本実施形態においては、図5に示すように平衡トランス203が信号線Ldと接続される2次側が互いにインダクタンスの等しい一対の巻線203a,203bと、各巻線203a,203bの一端間に挿入されるコンデンサ203cとで構成されている。そして、幹線電源供給部200は、平衡トランス203の2次側の巻線203a,203bと、一方の巻線203aの一端と電源回路27の正極との間に挿入されたスイッチSW4とを有し、CPU20によってスイッチSW4がオンされたときに平衡トランス203の巻線203a,203bを介して信号線Ld(住戸別線L2)に直流電圧を印加するように構成されている。つまり、平衡トランス203の2次側の巻線203a,203bが実施形態1におけるインダクタLA,LBと同じ機能を持つことになるから、伝送線路(信号線Ld)の平衡度を崩すことなしに幹線電源供給部200から直流電圧を印加することができる。そのため、各線に流れる電流(コモンモードノイズ)の差を低減することができて伝送線路(信号線Ld)にハムが誘導されるのを防ぐことができる。しかも、本実施形態では平衡トランス203の2次側の巻線203a,203bを幹線電源供給部200に兼用しているから、実施形態1,2に比べて幹線電源供給部200の小型化並びにコストダウンが図れるという利点がある。

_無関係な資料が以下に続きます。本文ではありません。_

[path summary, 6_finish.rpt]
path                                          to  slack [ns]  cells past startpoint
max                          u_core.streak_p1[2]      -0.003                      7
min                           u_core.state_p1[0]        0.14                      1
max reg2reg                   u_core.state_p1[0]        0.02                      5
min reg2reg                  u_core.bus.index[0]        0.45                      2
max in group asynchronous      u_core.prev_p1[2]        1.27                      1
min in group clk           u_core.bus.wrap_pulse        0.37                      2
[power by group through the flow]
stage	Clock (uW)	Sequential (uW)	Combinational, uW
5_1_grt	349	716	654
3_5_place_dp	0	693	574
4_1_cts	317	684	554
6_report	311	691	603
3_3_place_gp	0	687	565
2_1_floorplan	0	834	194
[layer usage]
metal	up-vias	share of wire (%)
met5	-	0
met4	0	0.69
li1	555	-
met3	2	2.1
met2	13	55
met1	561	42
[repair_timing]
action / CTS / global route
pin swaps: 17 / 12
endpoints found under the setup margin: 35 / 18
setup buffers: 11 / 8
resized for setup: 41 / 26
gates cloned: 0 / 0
`src/rtl/csr_trap_controller.sv`:
```
`default_nettype none
// ============================================================================
// Module  : csr_trap_controller
// Brief   : Arbitrates trap-entry, mret and RS CSR writes onto one CSR write
//           port; issues flush/redirect. Define CSR_TRAP_COUNT_EN for trap_count.
// Revision: 1.0
// ============================================================================
module csr_trap_controller #(
    parameter logic [31:0] TRAP_VECTOR = 32'h0000_0100,
    parameter logic [11:0] CAUSE_ADDR  = 12'h001,
    parameter logic [11:0] EPC_ADDR    = 12'h002,
    parameter int          CNT_W       = 8
) (
    input  logic             clk,
    input  logic             reset,
    input  logic             exc_valid,
    input  logic [31:0]      exc_pc,
    input  logic [4:0]       exc_cause,
    output logic             exc_ack,
    input  logic             mret_valid,
    output logic             mret_ack,
    input  logic             csr_wr_valid,
    input  logic [11:0]      csr_wr_addr,
    input  logic [31:0]      csr_wr_data,
    output logic             csr_wr_ready,
    input  logic [31:0]      epc_in,
    output logic             csr_we,
    output logic [11:0]      csr_waddr,
    output logic [31:0]      csr_wdata,
    output logic             flush,
    output logic             redirect_valid,
    output logic [31:0]      redirect_pc,
    output logic             busy,
    output logic [CNT_W-1:0] trap_count
);

    typedef enum logic [2:0] {
        IDLE       = 3'd0,
        SAVE_EPC   = 3'd1,
        SAVE_CAUSE = 3'd2,
        REDIRECT   = 3'd3,
        MRET       = 3'd4
    } state_t;

    state_t      state_q, state_d;
    logic        buf_full_q, buf_full_d;
    logic [11:0] buf_addr_q, buf_addr_d;
    logic [31:0] buf_data_q, buf_data_d;
    logic [31:0] exc_pc_q, exc_pc_d;
    logic [4:0]  exc_cause_q, exc_cause_d;

    always_ff @(posedge clk or posedge reset) begin
        if (reset) begin
            state_q     <= IDLE;
            buf_full_q  <= 1'b0;
            buf_addr_q  <= 12'h000;
            buf_data_q  <= 32'h0;
            exc_pc_q    <= 32'h0;
            exc_cause_q <= 5'h0;
        end else begin
            state_q     <= state_d;
            buf_full_q  <= buf_full_d;
            buf_addr_q  <= buf_addr_d;
            buf_data_q  <= buf_data_d;
            exc_pc_q    <= exc_pc_d;
            exc_cause_q <= exc_cause_d;
        end
    end

    always_comb begin
        state_d        = state_q;
        buf_full_d     = buf_full_q;
        buf_addr_d     = buf_addr_q;
        buf_data_d     = buf_data_q;
        exc_pc_d       = exc_pc_q;
        exc_cause_d    = exc_cause_q;
        exc_ack        = 1'b0;
        mret_ack       = 1'b0;
        csr_wr_ready   = 1'b0;
        csr_we         = 1'b0;
        csr_waddr      = 12'h000;
        csr_wdata      = 32'h0;
        flush          = 1'b0;
        redirect_valid = 1'b0;
        redirect_pc    = 32'h0;

        case (state_q)
            IDLE: begin
                csr_wr_ready = !buf_full_q && !exc_valid;
                if (exc_valid) begin
                    // The pending buffered write is squashed by the coming flush.
                    exc_ack     = 1'b1;
                    exc_pc_d    = exc_pc;
                    exc_cause_d = exc_cause;
                    buf_full_d  = 1'b0;
                    state_d     = SAVE_EPC;
                end else if (buf_full_q) begin
                    csr_we     = 1'b1;
                    csr_waddr  = buf_addr_q;
                    csr_wdata  = buf_data_q;
                    buf_full_d = 1'b0;
                end else begin
                    if (mret_valid) begin
                        mret_ack = 1'b1;
                        state_d  = MRET;
                    end
                    if (csr_wr_valid) begin
                        buf_full_d = 1'b1;
                        buf_addr_d = csr_wr_addr;
                        buf_data_d = csr_wr_data;
                    end
                end
            end
            SAVE_EPC: begin
                csr_we    = 1'b1;
                csr_waddr = EPC_ADDR;
                csr_wdata = exc_pc_q;
                state_d   = SAVE_CAUSE;
            end
            SAVE_CAUSE: begin
                csr_we    = 1'b1;
                csr_waddr = CAUSE_ADDR;
                csr_wdata = {27'b0, exc_cause_q};
                state_d   = REDIRECT;
            end
            REDIRECT: begin
                flush          = 1'b1;
                redirect_valid = 1'b1;
                redirect_pc    = TRAP_VECTOR;
                state_d        = IDLE;
            end
            MRET: begin
                flush          = 1'b1;
                redirect_valid = 1'b1;
                redirect_pc    = epc_in;
                state_d        = IDLE;
            end
            default: state_d = IDLE;
        endcase

        // Outputs are quiet for as long as reset is held, not just after it.
        if (reset) begin
            exc_ack        = 1'b0;
            mret_ack       = 1'b0;
            csr_wr_ready   = 1'b0;
            csr_we         = 1'b0;
            csr_waddr      = 12'h000;
            csr_wdata      = 32'h0;
            flush          = 1'b0;
            redirect_valid = 1'b0;
            redirect_pc    = 32'h0;
        end
    end

    assign busy = !reset && ((state_q != IDLE) || buf_full_q);

`ifdef CSR_TRAP_COUNT_EN
    logic [CNT_W-1:0] trap_cnt_q, trap_cnt_d;

    always_comb begin
        trap_cnt_d = trap_cnt_q;
        if (state_q == REDIRECT && trap_cnt_q != {CNT_W{1'b1}}) begin
            trap_cnt_d = trap_cnt_q + CNT_W'(1);
        end
    end

    always_ff @(posedge clk or posedge reset) begin
        if (reset) begin
            trap_cnt_q <= '0;
        end else begin
            trap_cnt_q <= trap_cnt_d;
        end
    end

    assign trap_count = trap_cnt_q;
`else
    assign trap_count = '0;
`endif

endmodule
`default_nettype wire

```
`src/rtl/pcie_tlp_pkg.sv`:
```
// Shared TLP stream definitions for the 64-bit PCIe TX path.
package pcie_tlp_pkg;
  localparam int PCIE_TDATA64    = 64;
  localparam int PCIE_TKEEP64    = 8;
  localparam int PCIE_TUSER64_TX = 4;
  localparam int PCIE_TLAST64    = 1;

  typedef enum logic [1:0] {
    IDLE = 2'd0,
    GNT0 = 2'd1,
    GNT1 = 2'd2
  } arb_state_e;

  typedef struct packed {
    logic [PCIE_TDATA64-1:0]    tdata;
    logic [PCIE_TKEEP64-1:0]    tkeep;
    logic [PCIE_TLAST64-1:0]    tlast;
    logic [PCIE_TUSER64_TX-1:0] tuser;
  } tlp_beat_t;
endpackage

```
`src/rtl/pcie_axis_skid64.sv`:
```
// Two-entry skid buffer for a 64-bit AXI-S TX stage; registered output, 1-cycle latency.
module pcie_axis_skid64
  import pcie_tlp_pkg::*;
(
  input  logic      clk,
  input  logic      rstn,
  input  tlp_beat_t in_beat,
  input  logic      in_valid,
  output logic      in_ready,
  output tlp_beat_t out_beat,
  output logic      out_valid,
  input  logic      out_ready
);
  tlp_beat_t skid;
  logic      skid_valid;

  // Ready depends only on registered state, so upstream sees no comb path from out_ready.
  assign in_ready = !skid_valid;

  always_ff @(posedge clk) begin
    if (!rstn) begin
      out_valid  <= 1'b0;
      skid_valid <= 1'b0;
      out_beat   <= '0;
      skid       <= '0;
    end else if (out_ready || !out_valid) begin
      if (skid_valid) begin
        out_beat   <= skid;
        out_valid  <= 1'b1;
        skid_valid <= 1'b0;
      end else begin
        out_valid <= in_valid;
        if (in_valid) out_beat <= in_beat;
      end
    end else if (in_valid && !skid_valid) begin
      skid       <= in_beat;
      skid_valid <= 1'b1;
    end
  end
endmodule

```
`src/rtl/pcie_tlp_tx_arb.sv`:
```
// Packet-level arbiter merging memory-request and completion TLP streams onto one TX port.
module pcie_tlp_tx_arb
  import pcie_tlp_pkg::*;
#(
  parameter int CPL_PRIO  = 1,
  parameter int MAX_BEATS = 258
) (
  input  logic                       pcie_clk,
  input  logic                       pcie_rstn,
  input  logic [PCIE_TDATA64-1:0]    rq0_tdata,
  input  logic [PCIE_TKEEP64-1:0]    rq0_tkeep,
  input  logic                       rq0_tlast,
  input  logic [PCIE_TUSER64_TX-1:0] rq0_tuser,
  input  logic                       rq0_tvalid,
  output logic                       rq0_tready,
  input  logic [PCIE_TDATA64-1:0]    rq1_tdata,
  input  logic [PCIE_TKEEP64-1:0]    rq1_tkeep,
  input  logic                       rq1_tlast,
  input  logic [PCIE_TUSER64_TX-1:0] rq1_tuser,
  input  logic                       rq1_tvalid,
  output logic                       rq1_tready,
  output logic [PCIE_TDATA64-1:0]    tx_tdata,
  output logic [PCIE_TKEEP64-1:0]    tx_tkeep,
  output logic                       tx_tlast,
  output logic [PCIE_TUSER64_TX-1:0] tx_tuser,
  output logic                       tx_tvalid,
  input  logic                       tx_tready,
  output logic [1:0]                 grant,
  output logic [31:0]                pkt_cnt0,
  output logic [31:0]                pkt_cnt1,
  output logic                       wdog_err
);
  arb_state_e state;
  logic       last_served;
  logic [8:0] beat_cnt;
  tlp_beat_t  sel, in_beat, out_beat;
  logic       sel_valid, in_ready, acc, wdog_hit, eop;

  always_comb begin
    sel        = (state == GNT1) ? {rq1_tdata, rq1_tkeep, rq1_tlast, rq1_tuser}
                                 : {rq0_tdata, rq0_tkeep, rq0_tlast, rq0_tuser};
    sel_valid  = ((state == GNT0) && rq0_tvalid) || ((state == GNT1) && rq1_tvalid);
    rq0_tready = (state == GNT0) && in_ready;
    rq1_tready = (state == GNT1) && in_ready;
    acc        = sel_valid && in_ready;
    // Runaway packet: cut it at MAX_BEATS by forcing tlast on the limit beat.
    wdog_hit   = acc && !sel.tlast[0] && (beat_cnt == 9'(MAX_BEATS - 1));
    eop        = acc && (sel.tlast[0] || wdog_hit);
    in_beat    = sel;
    in_beat.tlast[0] = sel.tlast[0] || wdog_hit;
  end

  always_ff @(posedge pcie_clk) begin
    if (!pcie_rstn) begin
      state       <= IDLE;
      grant       <= 2'b00;
      last_served <= 1'b1;
      beat_cnt    <= '0;
      pkt_cnt0    <= '0;
      pkt_cnt1    <= '0;
      wdog_err    <= 1'b0;
    end else begin
      case (state)
        IDLE: begin
          beat_cnt <= '0;
          // Completions win outright when prioritised, otherwise round-robin on contention.
          if (rq1_tvalid && (!rq0_tvalid || (CPL_PRIO != 0) || !last_served)) begin
            state       <= GNT1;
            grant       <= 2'b10;
            last_served <= 1'b1;
          end else if (rq0_tvalid) begin
            state       <= GNT0;
            grant       <= 2'b01;
            last_served <= 1'b0;
          end
        end
        default: begin
          if (acc) beat_cnt <= beat_cnt + 9'd1;
          if (wdog_hit) wdog_err <= 1'b1;
          if (eop) begin
            state <= IDLE;
            grant <= 2'b00;
            if (state == GNT0) pkt_cnt0 <= pkt_cnt0 + 32'd1;
            else               pkt_cnt1 <= pkt_cnt1 + 32'd1;
          end
        end
      endcase
    end
  end

  pcie_axis_skid64 u_skid (
    .clk      (pcie_clk),
    .rstn     (pcie_rstn),
    .in_beat  (in_beat),
    .in_valid (sel_valid),
    .in_ready (in_ready),
    .out_beat (out_beat),
    .out_valid(tx_tvalid),
    .out_ready(tx_tready)
  );

  assign {tx_tdata, tx_tkeep, tx_tlast, tx_tuser} = out_beat;
endmodule

```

本発明の実施形態1を示すシステム構成図である。 同上における電源回路の概略回路構成図である。 同上における幹線電源供給部の概略回路構成図である。 実施形態2における幹線電源供給部の概略回路構成図である。 実施形態3における幹線電源供給部の概略回路構成図である。
符号の説明
1 ロビーインターホン(共用部装置)
11,212,221 住戸機
10 経路切替器(幹線機器)
27 電源回路
200 幹線電源供給部

Claims (3)

  1. 集合住宅の共用玄関に設置され音声の入出力が可能な共用部装置と、集合住宅の各住戸にそれぞれ設置され共用部装置とは伝送線路を介して接続されるとともに共用部装置が有する選択手段を来訪者が操作することにより選択されると共用部装置との間で通信路を確立する複数台の住戸機とを備え、
    伝送線路は、共用部装置に接続された幹線と各住戸機に接続された住戸別線とを含むとともに幹線若しくは幹線と各住戸別線との接続部位に介装された1乃至複数台の幹線機器を有し、幹線および住戸別線は、少なくとも選択手段の操作に伴って発生し通話の開始を指示する制御信号を伝送する制御線と、音声信号を伝送する信号線とからなり、
    住戸機は、共用部装置との間で信号線を介した通話を行う通話手段と、通話手段と住戸別線との間に挿入されて平衡−不平衡変換を行う平衡トランスと、スイッチング電源回路により商用交流電源から所望の直流電源を作成する電源手段と、電源手段で作成される直流電源により住戸別線の信号線の線間に直流電圧を印加する幹線電源供給手段と、制御線を介して伝送される制御信号を受信したときに幹線電源供給手段に直流電圧を印加させる制御手段とを備え、
    幹線機器は、信号線について共用部装置側の幹線を共用部装置により選択された住戸機に繋がる送り側の幹線若しくは住戸別線に接続する状態と接続しない状態とが択一的に切替可能な接点部と、共用部装置により選択された住戸機に対応する住戸別線若しくは幹線の線間に直流電圧が印加されると接点部を前記接続する状態に切り替える接点切替部とを備え、
    電源手段は、互いに静電容量が等しく且つ商用交流電源の各ラインと回路グランドとの間に挿入された一対のラインバイパスコンデンサを具備し、
    幹線電源供給手段は、互いにインピーダンスが等しく且つ音声信号に対する整合インピーダンスよりも高いインピーダンスを介して住戸別線の各線に直流電圧を印加することを特徴とする集合住宅用インターホンシステム。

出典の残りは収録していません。